Take a picture of the part and a another of the general location.

Don't forget to introduce yourself and your Cruze here.


----------



## Kegsy (Nov 19, 2020)

Blasirl said:


> Welcome Aboard!
> 
> Take a picture of the part and a another of the general location.
> 
> Don't forget to introduce yourself and your Cruze here.


Thank you for the reply Blasirl, thank you for the welcome.

I’ve attached the pictures below. It’s the last one that I need it’s like a small ribbed rubber hose that goes into the turbo and attached by a jubilee clip on each end.


----------



## revjpeterson (Oct 2, 2013)

From what I can see in your photos, it looks like that might be the "other" 2.0L (the one with the timing chain) and not the one used in the US (the one with the timing belt).
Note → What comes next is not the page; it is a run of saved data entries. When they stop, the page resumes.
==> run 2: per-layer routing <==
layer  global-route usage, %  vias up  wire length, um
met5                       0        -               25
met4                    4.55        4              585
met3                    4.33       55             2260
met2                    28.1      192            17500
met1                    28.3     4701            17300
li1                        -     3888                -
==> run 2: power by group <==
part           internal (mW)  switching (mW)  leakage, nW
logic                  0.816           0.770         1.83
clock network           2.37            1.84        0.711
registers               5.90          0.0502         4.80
==> src/rtl/rv32_arbiter_rr_pick.sv <==
// Round-robin winner select: scans from
// the slot after last-served, first hit wins.
module rv32_rr_pick #(
  parameter int N  = 2,
  parameter int IW = (N > 1) ? $clog2(N) : 1
) (
  input  logic [N-1:0]  req,
  input  logic [IW-1:0] last,
  output logic [N-1:0]  win
);

  logic          found;
  logic [IW-1:0] idx;

  always_comb begin
    win   = '0;
    found = 1'b0;
    idx   = '0;
    for (int i = 1; i <= N; i++) begin
      idx = IW'((int'(last) + i) % N);
      if (!found && req[idx]) begin
        win[idx] = 1'b1;
        found    = 1'b1;
      end
    end
  end

endmodule

==> src/rtl/rv32_arbiter.sv <==
// Two-master rv32 bus arbiter with
// round-robin grant and access timeout.
module rv32_arbiter
  import rv32_arbiter_pkg::*;
#(
  parameter int TIMEOUT = 64,
  parameter logic [DATA_W-1:0] ERR_RDATA =
    ERR_RDATA_DEF
) (
  input  logic              clk,
  input  logic              rst,
  input  logic              m0_valid,
  output logic              m0_ready,
  input  logic [ADDR_W-1:0] m0_addr,
  input  logic [DATA_W-1:0] m0_wdata,
  input  logic [STRB_W-1:0] m0_wstrb,
  output logic [DATA_W-1:0] m0_rdata,
  input  logic              m1_valid,
  output logic              m1_ready,
  input  logic [ADDR_W-1:0] m1_addr,
  input  logic [DATA_W-1:0] m1_wdata,
  input  logic [STRB_W-1:0] m1_wstrb,
  output logic [DATA_W-1:0] m1_rdata,
  output logic              s_valid,
  input  logic              s_ready,
  output logic [ADDR_W-1:0] s_addr,
  output logic [DATA_W-1:0] s_wdata,
  output logic [STRB_W-1:0] s_wstrb,
  input  logic [DATA_W-1:0] s_rdata,
  output logic [1:0]        grant,
  output logic              timeout_err
);

  localparam int CW =
    (TIMEOUT > 0) ? $clog2(TIMEOUT + 1) : 1;

  arb_state_t  st, st_nx;
  rv32_req_t   req [2];
  rv32_req_t   sel;
  logic [1:0]  reqv, win;
  logic        own, last, pick;
  logic        busy, to_hit, to_fire, done;
  logic [CW-1:0]     cnt;
  logic [DATA_W-1:0] rd;

  assign req[0] =
    {m0_valid, m0_addr, m0_wdata, m0_wstrb};
  assign req[1] =
    {m1_valid, m1_addr, m1_wdata, m1_wstrb};
  assign reqv = {m1_valid, m0_valid};

  rv32_rr_pick #(.N(2)) u_pick (
    .req  (reqv),
    .last (last),
    .win  (win)
  );

  always_comb begin
    pick = 1'b0;
    unique case (1'b1)
      win[0]:  pick = 1'b0;
      win[1]:  pick = 1'b1;
      default: pick = 1'b0;
    endcase
  end

  assign busy   = (st == ST_BUSY);
  assign to_hit = (TIMEOUT != 0) &&
                  (cnt == CW'(TIMEOUT));
  assign to_fire = busy && to_hit && !s_ready;
  assign done    = busy && (s_ready || to_hit);

  always_ff @(posedge clk or posedge rst) begin
    if (rst) begin
      st   <= ST_IDLE;
      own  <= 1'b0;
      last <= 1'b1;
      cnt  <= '0;
    end else begin
      st <= st_nx;
      if (!busy) begin
        cnt <= '0;
        if (|reqv) own <= pick;
      end else begin
        if (done) last <= own;
        if (!s_ready && !to_hit)
          cnt <= cnt + 1'b1;
      end
    end
  end

  always_comb begin
    st_nx = st;
    unique case (st)
      ST_IDLE: if (|reqv) st_nx = ST_BUSY;
      ST_BUSY: if (done)  st_nx = ST_IDLE;
      default: st_nx = ST_IDLE;
    endcase
  end

  // Timeout cycle completes to the owner
  // and withdraws the slave request.
  always_comb begin
    sel         = req[own];
    rd          = s_ready ? s_rdata : ERR_RDATA;
    s_valid     = 1'b0;
    s_addr      = '0;
    s_wdata     = '0;
    s_wstrb     = '0;
    m0_ready    = 1'b0;
    m1_ready    = 1'b0;
    m0_rdata    = '0;
    m1_rdata    = '0;
    grant       = 2'b00;
    timeout_err = to_fire;
    if (busy) begin
      s_valid  = sel.valid && !to_fire;
      s_addr   = sel.addr;
      s_wdata  = sel.wdata;
      s_wstrb  = sel.wstrb;
      m0_ready = done && !own;
      m1_ready = done && own;
      m0_rdata = own ? '0 : rd;
      m1_rdata = own ? rd : '0;
      grant    = own ? 2'b10 : 2'b01;
    end
  end

endmodule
At least the engine cover and charge pipe are definitely different than ours. When I was doing my last oil change, I discovered my intake duct was cracked in several of the ridges. I looked around and found the intake duct was part number 23287054, but the expense and sparse availability led me to replacing it with an AEM cold air intake instead. https://smile.amazon.com/AEM-21-741...coding=UTF8&psc=1&refRID=1S0HQ2NEYT29TFPGXQZB That may or not be the same GM part you're in need of, but I imagine whether it's the same one or a different design, you'll have the same issue with expense and availability.


----------



## Kegsy (Nov 19, 2020)

Thanks for your reply rev, after a lot of searching I managed to finally find it on eBay of all the places. I think the model I have wasn’t a very popular one which makes it even harder to find parts. If you are interested the link to the part I needed is below.









CHEVROLET CRUZE GM 13260850 Luftfilterschlauch / AIR FILTER HOSE | eBay


GM 13260850 CHEVROLET CRUZE Luftfilterschl. GM 13260850. auch / AIR FILTER HOSE. TURBO INTERCOOLER HOSE FITS.



www.ebay.co.uk


----------



## Blasirl (Mar 31, 2015)

Kegsy said:


> Thanks for your reply rev, after a lot of searching I managed to finally find it on eBay of all the places. I think the model I have wasn’t a very popular one which makes it even harder to find parts. If you are interested the link to the part I needed is below.
> 
> 
> 
> ...


Thanks for the follow-up


----------